Importance of robots.txt file

When it comes to search engines, a website has many pages to crawl, even if you do not think about its content and pages.

But we do not want to crawl all the pages or content of our website, so at this point, the robots.txt SEO practice makes it easier for Google bots to crawl the pages.

The robots.txt file is an SEO practice that gives the right signals to search engines and the Robots.txt file to communicate the crawling preference.

You can lock some of your website parts that you do not want to crawl by a search engine.

Most search engines are obedient, and google is one of them. It follows the instructions set by robots.txt.

If the search engine is about to visit your website, it first checks the robots.txt file for the instructions set by a website holder.
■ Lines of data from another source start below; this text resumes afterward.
$ cat src/rtl/ex_stage.sv
// Execute stage: single-cycle ALU, iterative shift-add multiplier that stalls the
// front end, combinational forwarding back to ID, and the EX/MEM pipeline register.
//
// state | meaning
// IDLE  | no multiply in flight; a MUL arriving here captures operands and stalls
// BUSY  | retiring MUL_BITS multiplier bits per cycle, front end stalled
// DONE  | product complete; EX/MEM loads the MUL result, front end released
module ex_stage #(
   parameter int MUL_BITS = 2
) (
   input  logic        clk,
   input  logic        rst,
   input  logic        dm_w_signal_ex,
   input  logic        write_ex,
   input  logic        is_lw_ex,
   input  logic        is_jal_ex,
   input  logic        is_mul_ex,
   input  logic        mux_alu1_ex,
   input  logic [1:0]  mux_alu2_ex,
   input  logic [3:0]  aluc_ex,
   input  logic [31:0] npc_ex,
   input  logic [4:0]  w_addr_ex,
   input  logic [31:0] shamt_ex,
   input  logic [31:0] simmediate_ex,
   input  logic [31:0] uimmediate_ex,
   input  logic [31:0] rs_wire_ex,
   input  logic [31:0] rt_wire_ex,
   input  logic [31:0] dm_wdata_ex,
   output logic        stall_ex,
   output logic        fwd_valid_ex,
   output logic [31:0] fwd_data_ex,
   output logic        write_mem,
   output logic        dm_w_signal_mem,
   output logic        is_lw_mem,
   output logic [4:0]  w_addr_mem,
   output logic [31:0] alu_result_mem,
   output logic [31:0] dm_wdata_mem
);

   localparam int N     = 32 / MUL_BITS;
   localparam int CNT_W = (N > 1) ? $clog2(N) : 1;
   localparam logic [CNT_W-1:0] CNT_LAST = CNT_W'(N - 1);

   typedef enum logic [1:0] {
      IDLE = 2'd0,
      BUSY = 2'd1,
      DONE = 2'd2
   } state_t;

   state_t            state;
   state_t            state_nxt;
   logic [31:0]       op_a;
   logic [31:0]       op_b;
   logic [31:0]       alu;
   logic [31:0]       result;
   logic [31:0]       mcand;
   logic [31:0]       mplier;
   logic [31:0]       acc;
   logic [31:0]       digit;
   logic [CNT_W-1:0]  cnt;

   always_comb begin
      op_a = mux_alu1_ex ? shamt_ex : rs_wire_ex;
      case (mux_alu2_ex)
         2'd0:    op_b = rt_wire_ex;
         2'd1:    op_b = simmediate_ex;
         2'd2:    op_b = uimmediate_ex;
         default: op_b = 32'd0;
      endcase
   end

   always_comb begin
      alu = 32'd0;
      case (aluc_ex)
         4'd0, 4'd12: alu = op_a + op_b;
         4'd1, 4'd13: alu = op_a - op_b;
         4'd2:        alu = op_a & op_b;
         4'd3:        alu = op_a | op_b;
         4'd4:        alu = op_a ^ op_b;
         4'd5:        alu = ~(op_a | op_b);
         4'd6:        alu = {31'd0, $signed(op_a) < $signed(op_b)};
         4'd7:        alu = {31'd0, op_a < op_b};
         4'd8:        alu = op_b << op_a[4:0];
         4'd9:        alu = op_b >> op_a[4:0];
         4'd10:       alu = $signed(op_b) >>> op_a[4:0];
         4'd11:       alu = {op_b[15:0], 16'd0};
         default:     alu = 32'd0;
      endcase
   end

   always_ff @(posedge clk or posedge rst) begin
      if (rst) state <= IDLE;
      else     state <= state_nxt;
   end

   // DONE always returns to IDLE, so a MUL still present there is not reissued.
   always_comb begin
      state_nxt = state;
      stall_ex  = 1'b0;
      case (state)
         IDLE: begin
            if (is_mul_ex) begin
               stall_ex  = 1'b1;
               state_nxt = BUSY;
            end
         end
         BUSY: begin
            stall_ex = 1'b1;
            if (cnt == CNT_LAST) state_nxt = DONE;
         end
         DONE:    state_nxt = IDLE;
         default: state_nxt = IDLE;
      endcase
   end

   assign digit = {{(32-MUL_BITS){1'b0}}, mplier[MUL_BITS-1:0]};

   always_ff @(posedge clk or posedge rst) begin
      if (rst) begin
         mcand  <= 32'd0;
         mplier <= 32'd0;
         acc    <= 32'd0;
         cnt    <= '0;
      end else if (state == IDLE && is_mul_ex) begin
         mcand  <= rs_wire_ex;
         mplier <= rt_wire_ex;
         acc    <= 32'd0;
         cnt    <= '0;
      end else if (state == BUSY) begin
         acc    <= acc + mcand * digit;
         mcand  <= mcand << MUL_BITS;
         mplier <= mplier >> MUL_BITS;
         cnt    <= cnt + CNT_W'(1);
      end
   end

   // acc only reaches EX/MEM in DONE; earlier MUL cycles are stalled into bubbles.
   assign result       = is_jal_ex ? npc_ex : (is_mul_ex ? acc : alu);
   assign fwd_data_ex  = stall_ex ? 32'd0 : result;
   assign fwd_valid_ex = write_ex & ~is_lw_ex & ~stall_ex & (w_addr_ex != 5'd0);

   always_ff @(posedge clk or posedge rst) begin
      if (rst) begin
         write_mem       <= 1'b0;
         dm_w_signal_mem <= 1'b0;
         is_lw_mem       <= 1'b0;
         w_addr_mem      <= 5'd0;
         alu_result_mem  <= 32'd0;
         dm_wdata_mem    <= 32'd0;
      end else if (stall_ex) begin
         write_mem       <= 1'b0;
         dm_w_signal_mem <= 1'b0;
         is_lw_mem       <= 1'b0;
         w_addr_mem      <= 5'd0;
         alu_result_mem  <= 32'd0;
         dm_wdata_mem    <= 32'd0;
      end else begin
         write_mem       <= write_ex;
         dm_w_signal_mem <= dm_w_signal_ex;
         is_lw_mem       <= is_lw_ex;
         w_addr_mem      <= w_addr_ex;
         alu_result_mem  <= result;
         dm_wdata_mem    <= dm_wdata_ex;
      end
   end

endmodule

$ cat config.mk
export PLATFORM = sky130hd
export DESIGN_NAME = ex_stage
export DESIGN_NICKNAME = d
export VERILOG_FILES = /design/src/rtl/ex_stage.sv
export SDC_FILE = /design/constraint.sdc
export NUM_CORES = 1
export LEC_CHECK = 0
export CORE_ASPECT_RATIO = 1.4
export CORE_MARGIN = 5
export CORE_UTILIZATION = 28
export DETAILED_ROUTE_END_ITERATION = 8
export PLACE_DENSITY = 0.52
export SLEW_MARGIN = 25
export SYNTH_ARGS = -nofsm -noshare
export SYNTH_HDL_FRONTEND = slang
export SYNTH_SLANG_ARGS = --single-unit
$ cat constraint.sdc
create_clock -name clk -period 6.3 [get_ports clk]
set_input_delay 1.26 -clock clk [delete_from_list [all_inputs] [get_ports clk]]
set_output_delay 1.26 -clock clk [all_outputs]
set_load 0.005 [all_outputs]
* Yosys cells after proc, flatten, opt, wreduce, memory -nomap -nowiden
Index checks and enable logic that the tools add are counted.
** Storage, ports and cells
- Flip-flop bits (word level) :: 174
- Latch bits :: 0
- Bits in writable memories :: 0
- Bits in read-only memories :: 0
- Input port bits :: 243
- Output and inout bits :: 106
- Word-level logic and storage cells :: 82
- Memories :: 0
** Cells by class
- Add/subtract/negate cells :: 4
- Multipliers :: 1
- Divide/modulo/power cells :: 0
- Order comparisons :: 2
- Equality and inequality tests :: 19
- Shifts and indexed selects :: 3
- Muxes and demuxes :: 24
- Bitwise gates (word level) :: 9
- Reductions and logical operators :: 9
** Operators by type and width (number)
- case mux 32 bit (12 select lines) :: 1
- 2-to-1 mux 32 bit :: 11
- case mux 32 bit (3 select lines) :: 1
- adder 32 bit :: 2
- less-than comparator 32 bit :: 2
- AND 32 bit :: 1
- multiplier 32 x 2 -> 32 bit :: 1
- inverter 32 bit :: 1
- OR 32 bit :: 1
- left shift 32 x 5 -> 32 bit :: 1
- >> shifter 32 x 5 -> 32 bit :: 1
- >>> shifter 32 x 5 -> 32 bit :: 1
- subtractor 32 bit :: 1
- XOR 32 bit :: 1
- equality test 4 bit (second input constant) :: 7
- equality test 4 x 3 -> 1 bit (second input constant) :: 4
- equality test 4 x 2 -> 1 bit (second input constant) :: 2
- 2-to-1 mux 4 bit :: 2
- 2-to-1 mux 5 bit :: 1
- nonzero test 5 bit :: 1
- adder 4 x 1 -> 4 bit (second input constant) :: 1
- equality test 2 x 1 -> 1 bit (second input constant) :: 2
- equality test 4 x 1 -> 1 bit (second input constant) :: 1
- zero test 2 bit :: 2
- other kinds (13) :: 22

* Depth between registers and ports, before layout
- Word-level depth :: 8
- Depth in mapped cells :: 18
- Gate-level depth less buffers :: 15

* Worst setup path after synthesis
OpenSTA, ideal clock, no wires.
- Kind :: in2out
- Start point :: input mux_alu1_ex
- End point :: output fwd_data_ex[27]
- Arrival :: 5200 ps
- Required time :: 5040 ps
- Path slack :: -160 ps
- Stages :: 15
- Path buffers :: 4
- Cell sequence :: buf_2 -> buf_2 -> mux2i_1 -> clkbuf_1 -> clkbuf_1 -> ha_1 -> a21o_1 -> or3_1 -> o21ba_2 -> o211ai_1 -> a31oi_1 -> a311o_1 -> a221oi_1 -> a21oi_1 -> o41a_1
** Between the ends
- Cells in the longest elaborated chain, start to end :: 7
- Elaborated cells between the ends (all ways) :: 14
- Classes of those cells :: add/sub: 2; shift: 3; mux: 5; bitwise: 4
** RTL lines
- start: declaration :: RTL line 18 : input logic mux_alu1_ex,
- 2-to-1 mux 32 bit (*) :: RTL line 63 : op_a = mux_alu1_ex ? shamt_ex : rs_wire_ex;
- parallel branches: the longest is 2 deep, another holds subtractor 32 bit
- case mux 32 bit (12 select lines) (*) :: RTL line 74 : case (aluc_ex)
- 2-to-1 mux 32 bit (*) (2 in a row) :: RTL line 138 : assign result = is_jal_ex ? npc_ex : (is_mul_ex ? acc : alu);
- 2-to-1 mux 32 bit (*) :: RTL line 139 : assign fwd_data_ex = stall_ex ? 32'd0 : result;
- end: declaration :: RTL line 31 : output logic [31:0] fwd_data_ex,
Mark *: on every way between the ends.

* Final worst setup path
- Start point :: input mux_alu2_ex[1]
- End point :: output fwd_data_ex[24]
** Between the ends
- Cells in the longest elaborated chain, start to end :: 8
- Elaborated cells between the ends (all ways) :: 17
- Classes of those cells :: add/sub: 2; eq/ne: 2; shift: 3; mux: 5; bitwise: 4; reduce/logical: 1
** RTL lines
- start: declaration :: RTL line 19 : input logic [1:0] mux_alu2_ex,
- equality test 2 bit (tied with other cells) :: RTL line 64 : case (mux_alu2_ex)
- case mux 32 bit (3 select lines) (*) :: RTL line 64
- parallel branches: the longest is 2 deep, another holds subtractor 32 bit
- case mux 32 bit (12 select lines) (*) :: RTL line 74
- 2-to-1 mux 32 bit (*) (2 in a row) :: RTL line 138
- 2-to-1 mux 32 bit (*) :: RTL line 139
Marked as above.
As per the given instructions, google bot crawled the website.

How is the Robots.txt file?

Robots.txt file has a syntax or a structure to write it in the right way.

Ohh! it looks like a terrible file if you have not seen it before. But if you try to read it carefully, it seems very simple.
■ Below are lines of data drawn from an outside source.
$ cat src/rtl/motor_cmd_framer_pkg.sv
// ============================================================================
// Module   : motor_cmd_pkg
// Brief    : Shared constants, FSM encoding and frame byte selection for the
//            motor command framer. MOTOR_CMD_FRAMER_CHECKSUM_EN adds byte 5.
// Revision : 1.0 - initial release
// ============================================================================
`default_nettype none

package motor_cmd_pkg;

  localparam int FRAME_LEN_BASE = 5;

  // Status byte layout
  localparam int PART_BIT = 7;
  localparam int RSVD_MSB = 6;
  localparam int RSVD_LSB = 5;
  localparam int MASK_LSB = 0;
  localparam int MASK_W   = 5;

  typedef enum logic [2:0] {
    IDLE      = 3'd0,
    WAIT_SLOT = 3'd1,
    START     = 3'd2,
    HOLD      = 3'd3,
    DRAIN     = 3'd4
  } framerState_t;

  function automatic logic rsvdClear(input logic [7:0] statusByte);
    return (statusByte[RSVD_MSB:RSVD_LSB] == 2'b00);
  endfunction

  // Byte 5 is the XOR checksum; it is only reached when the frame is 6 long.
  function automatic logic [7:0] frameByte(input logic [3:0]  motor,
                                           input logic [31:0] word,
                                           input logic [2:0]  idx);
    logic [7:0] hdr;
    hdr = {4'h0, motor};
    case (idx)
      3'd0:    frameByte = hdr;
      3'd1:    frameByte = word[7:0];
      3'd2:    frameByte = word[15:8];
      3'd3:    frameByte = word[23:16];
      3'd4:    frameByte = word[31:24];
      3'd5:    frameByte = hdr ^ word[7:0] ^ word[15:8] ^ word[23:16] ^ word[31:24];
      default: frameByte = 8'h00;
    endcase
  endfunction

endpackage

`default_nettype wire

$ cat src/rtl/motor_cmd_framer_status_rx.sv
// ============================================================================
// Module   : motor_status_rx
// Brief    : Decodes CPLD status bytes into the per-motor slot-occupied mask,
//            with stale-bit protection against status already in flight.
// Revision : 1.0 - initial release
// ============================================================================
`default_nettype none

module motor_status_rx
  import motor_cmd_pkg::*;
#(
  parameter int NUM_MOTORS = 10
) (
  input  logic                  CLK,
  input  logic                  reset,
  input  logic                  rx_ready,
  input  logic [7:0]            rx_data,
  input  logic                  setEn,
  input  logic [3:0]            setMotor,
  output logic [NUM_MOTORS-1:0] pending,
  output logic                  status_valid,
  output logic                  status_err
);

  logic                  r_rxReadyQ;
  logic [NUM_MOTORS-1:0] r_stale;
  logic                  w_rise;
  logic                  w_fmtOk;
  logic                  w_part;
  logic [MASK_W-1:0]     w_mask;
  logic [NUM_MOTORS-1:0] w_nextPending;
  logic [NUM_MOTORS-1:0] w_nextStale;

  assign w_rise  = rx_ready & ~r_rxReadyQ;
  assign w_fmtOk = rsvdClear(rx_data);
  assign w_part  = rx_data[PART_BIT];
  assign w_mask  = rx_data[MASK_LSB +: MASK_W];

  // A completed frame overrides any status merge for its own motor.
  always_comb begin
    w_nextPending = pending;
    w_nextStale   = r_stale;
    for (int i = 0; i < NUM_MOTORS; i++) begin
      if (w_rise && w_fmtOk && (i < 2 * MASK_W) && (w_part == (i >= MASK_W))) begin
        if (r_stale[i]) begin
          w_nextStale[i] = 1'b0;
        end else begin
          w_nextPending[i] = w_mask[i % MASK_W];
        end
      end
      if (setEn && (4'(i) == setMotor)) begin
        w_nextPending[i] = 1'b1;
        w_nextStale[i]   = 1'b1;
      end
    end
  end

  always_ff @(posedge CLK or posedge reset) begin
    if (reset) begin
      r_rxReadyQ   <= 1'b0;
      r_stale      <= '0;
      pending      <= '1;
      status_valid <= 1'b0;
      status_err   <= 1'b0;
    end else begin
      r_rxReadyQ   <= rx_ready;
      r_stale      <= w_nextStale;
      pending      <= w_nextPending;
      status_valid <= w_rise & w_fmtOk;
      status_err   <= w_rise & ~w_fmtOk;
    end
  end

endmodule

`default_nettype wire

$ cat src/rtl/motor_cmd_framer.sv
// ============================================================================
// Module   : motor_cmd_framer
// Brief    : Serialises motor commands into UART frames, holding each frame
//            until the CPLD reports the target slot free.
//            Define MOTOR_CMD_FRAMER_CHECKSUM_EN for a 6-byte frame with XOR.
// Revision : 1.0 - initial release
// ============================================================================
`default_nettype none

module motor_cmd_framer
  import motor_cmd_pkg::*;
#(
  parameter int NUM_MOTORS = 10,
  parameter int DIV_W      = 15,
  parameter int STEP_W     = 17,
  parameter int START_TO   = 4
) (
  input  logic                  CLK,
  input  logic                  reset,
  input  logic                  cmd_valid,
  output logic                  cmd_ready,
  input  logic [3:0]            cmd_motor,
  input  logic [DIV_W-1:0]      cmd_divider,
  input  logic [STEP_W-1:0]     cmd_steps,
  output logic                  cmd_err,
  output logic                  frame_done,
  output logic [7:0]            tx_data,
  output logic                  tx_start,
  input  logic                  tx_busy,
  input  logic [7:0]            rx_data,
  input  logic                  rx_ready,
  output logic [NUM_MOTORS-1:0] pending,
  output logic                  status_valid,
  output logic                  status_err
);

`ifdef MOTOR_CMD_FRAMER_CHECKSUM_EN
  localparam int c_frameLen = FRAME_LEN_BASE + 1;
`else
  localparam int c_frameLen = FRAME_LEN_BASE;
`endif
  localparam logic [2:0]     c_lastIdx   = 3'(c_frameLen - 1);
  localparam logic [4:0]     c_numMotors = 5'(NUM_MOTORS);
  localparam int             c_toW       = (START_TO > 1) ? $clog2(START_TO) : 1;
  localparam logic [c_toW-1:0] c_toLast  = c_toW'(START_TO - 1);

  framerState_t     r_state;
  logic [3:0]       r_motor;
  logic [31:0]      r_word;
  logic [2:0]       r_byteIdx;
  logic [c_toW-1:0] r_toCnt;
  logic             w_badIdx;
  logic             w_lastByte;
  logic             w_frameEnd;

  assign w_badIdx   = ({1'b0, cmd_motor} >= c_numMotors);
  assign w_lastByte = (r_byteIdx == c_lastIdx);
  assign w_frameEnd = (r_state == DRAIN) && !tx_busy && w_lastByte;

  motor_status_rx #(
    .NUM_MOTORS (NUM_MOTORS)
  ) u_statusRx (
    .CLK          (CLK),
    .reset        (reset),
    .rx_ready     (rx_ready),
    .rx_data      (rx_data),
    .setEn        (w_frameEnd),
    .setMotor     (r_motor),
    .pending      (pending),
    .status_valid (status_valid),
    .status_err   (status_err)
  );

  // tx_start/tx_data are loaded on the edge that enters START so the strobe
  // is exactly the START cycle.
  always_ff @(posedge CLK or posedge reset) begin
    if (reset) begin
      r_state    <= IDLE;
      r_motor    <= '0;
      r_word     <= '0;
      r_byteIdx  <= '0;
      r_toCnt    <= '0;
      cmd_ready  <= 1'b0;
      cmd_err    <= 1'b0;
      frame_done <= 1'b0;
      tx_start   <= 1'b0;
      tx_data    <= 8'h00;
    end else begin
      cmd_err    <= 1'b0;
      frame_done <= 1'b0;
      tx_start   <= 1'b0;
      case (r_state)
        IDLE: begin
          cmd_ready <= 1'b1;
          if (cmd_valid && cmd_ready) begin
            cmd_ready <= 1'b0;
            if (w_badIdx) begin
              cmd_err <= 1'b1;
            end else begin
              r_motor   <= cmd_motor;
              r_word    <= {cmd_steps, cmd_divider};
              r_byteIdx <= 3'd0;
              r_state   <= WAIT_SLOT;
            end
          end
        end
        WAIT_SLOT: begin
          if (!pending[r_motor] && !tx_busy) begin
            tx_start <= 1'b1;
            tx_data  <= frameByte(r_motor, r_word, r_byteIdx);
            r_state  <= START;
          end
        end
        START: begin
          r_toCnt <= '0;
          r_state <= HOLD;
        end
        HOLD: begin
          if (tx_busy || (r_toCnt == c_toLast)) begin
            r_state <= DRAIN;
          end else begin
            r_toCnt <= r_toCnt + 1'b1;
          end
        end
        DRAIN: begin
          if (!tx_busy) begin
            if (w_lastByte) begin
              frame_done <= 1'b1;
              cmd_ready  <= 1'b1;
              r_state    <= IDLE;
            end else begin
              r_byteIdx <= r_byteIdx + 3'd1;
              tx_start  <= 1'b1;
              tx_data   <= frameByte(r_motor, r_word, r_byteIdx + 3'd1);
              r_state   <= START;
            end
          end
        end
        default: r_state <= IDLE;
      endcase
    end
  end

endmodule

`default_nettype wire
Here you set the rules for search engines. It is syntax and pretty much good to understand.

Let’s have a look at all the rules in detail.

User-agent :

There are different search engines, and they recognize themselves as other search engines. You can put custom rules for each of them.

There are hundreds of search engines, but I have listed a few.

Google search engine

Google image search engine

Binge

Yahoo

Let’s look at the other code.

In this code, we see an asterisk used after the user-agent that means all search engines who visit the website and Disallow:/ means are not allowed to crawl the site.

In the second code, we see user-agent: Googlebot Allow: / means the Google bot can crawl the content.

You can set directives for multiple users agents as many as you want. If you set the directions for one user agent, for the second, and so on, then the directives of the first user agent are not applicable for the second one and respectively.

Or, if you want to allow all search engines crawler to crawl your website or content which you want to crawl, then you can put it like this-

User-agent: *

Allow: /

Directives:

Directives are nothing but the rules or instructions set by you to tell web crawlers which content to crawl or which is not to crawl.

There are two supportive directives-

Allow –

Use this directive to crawl a google bot or other web crawlers to access the permitted content or directories or pages or else you set.

Let say if you want to permit a google bot to crawl pages of a website, then you can write it as

User-agent:Googlebot

Allow: /page

Disallow –

Use this directive to restrict the permission to crawl the search engines for a particular link or page or post or for all posts or whatever website content you don’t want to crawl.

Let say if you do not want the search engine bot to crawl your posts; then you can set rules like this-

User-agent:*

Disallow: /post

Here you have restricted all search engines web crawlers to crawl your post.

If your website has many pages to crawl, it takes time for the search engine to crawl all content, and it can negatively impact your ranking.

Google bot has a crawl budget and divides into two parts 1. Crawl rate limit and 2. Crawl demand to know more about Googlebot’s crawl rate limit and crawl demand you can read here.

Let’s see the other directives from robots.txt-

Sitemap-

First of all, what is a sitemap? It has all the pages or content of your site that you want to crawl or index. Generally, it includes at the top of the robots.txt file or the bottom of your robots.txt file.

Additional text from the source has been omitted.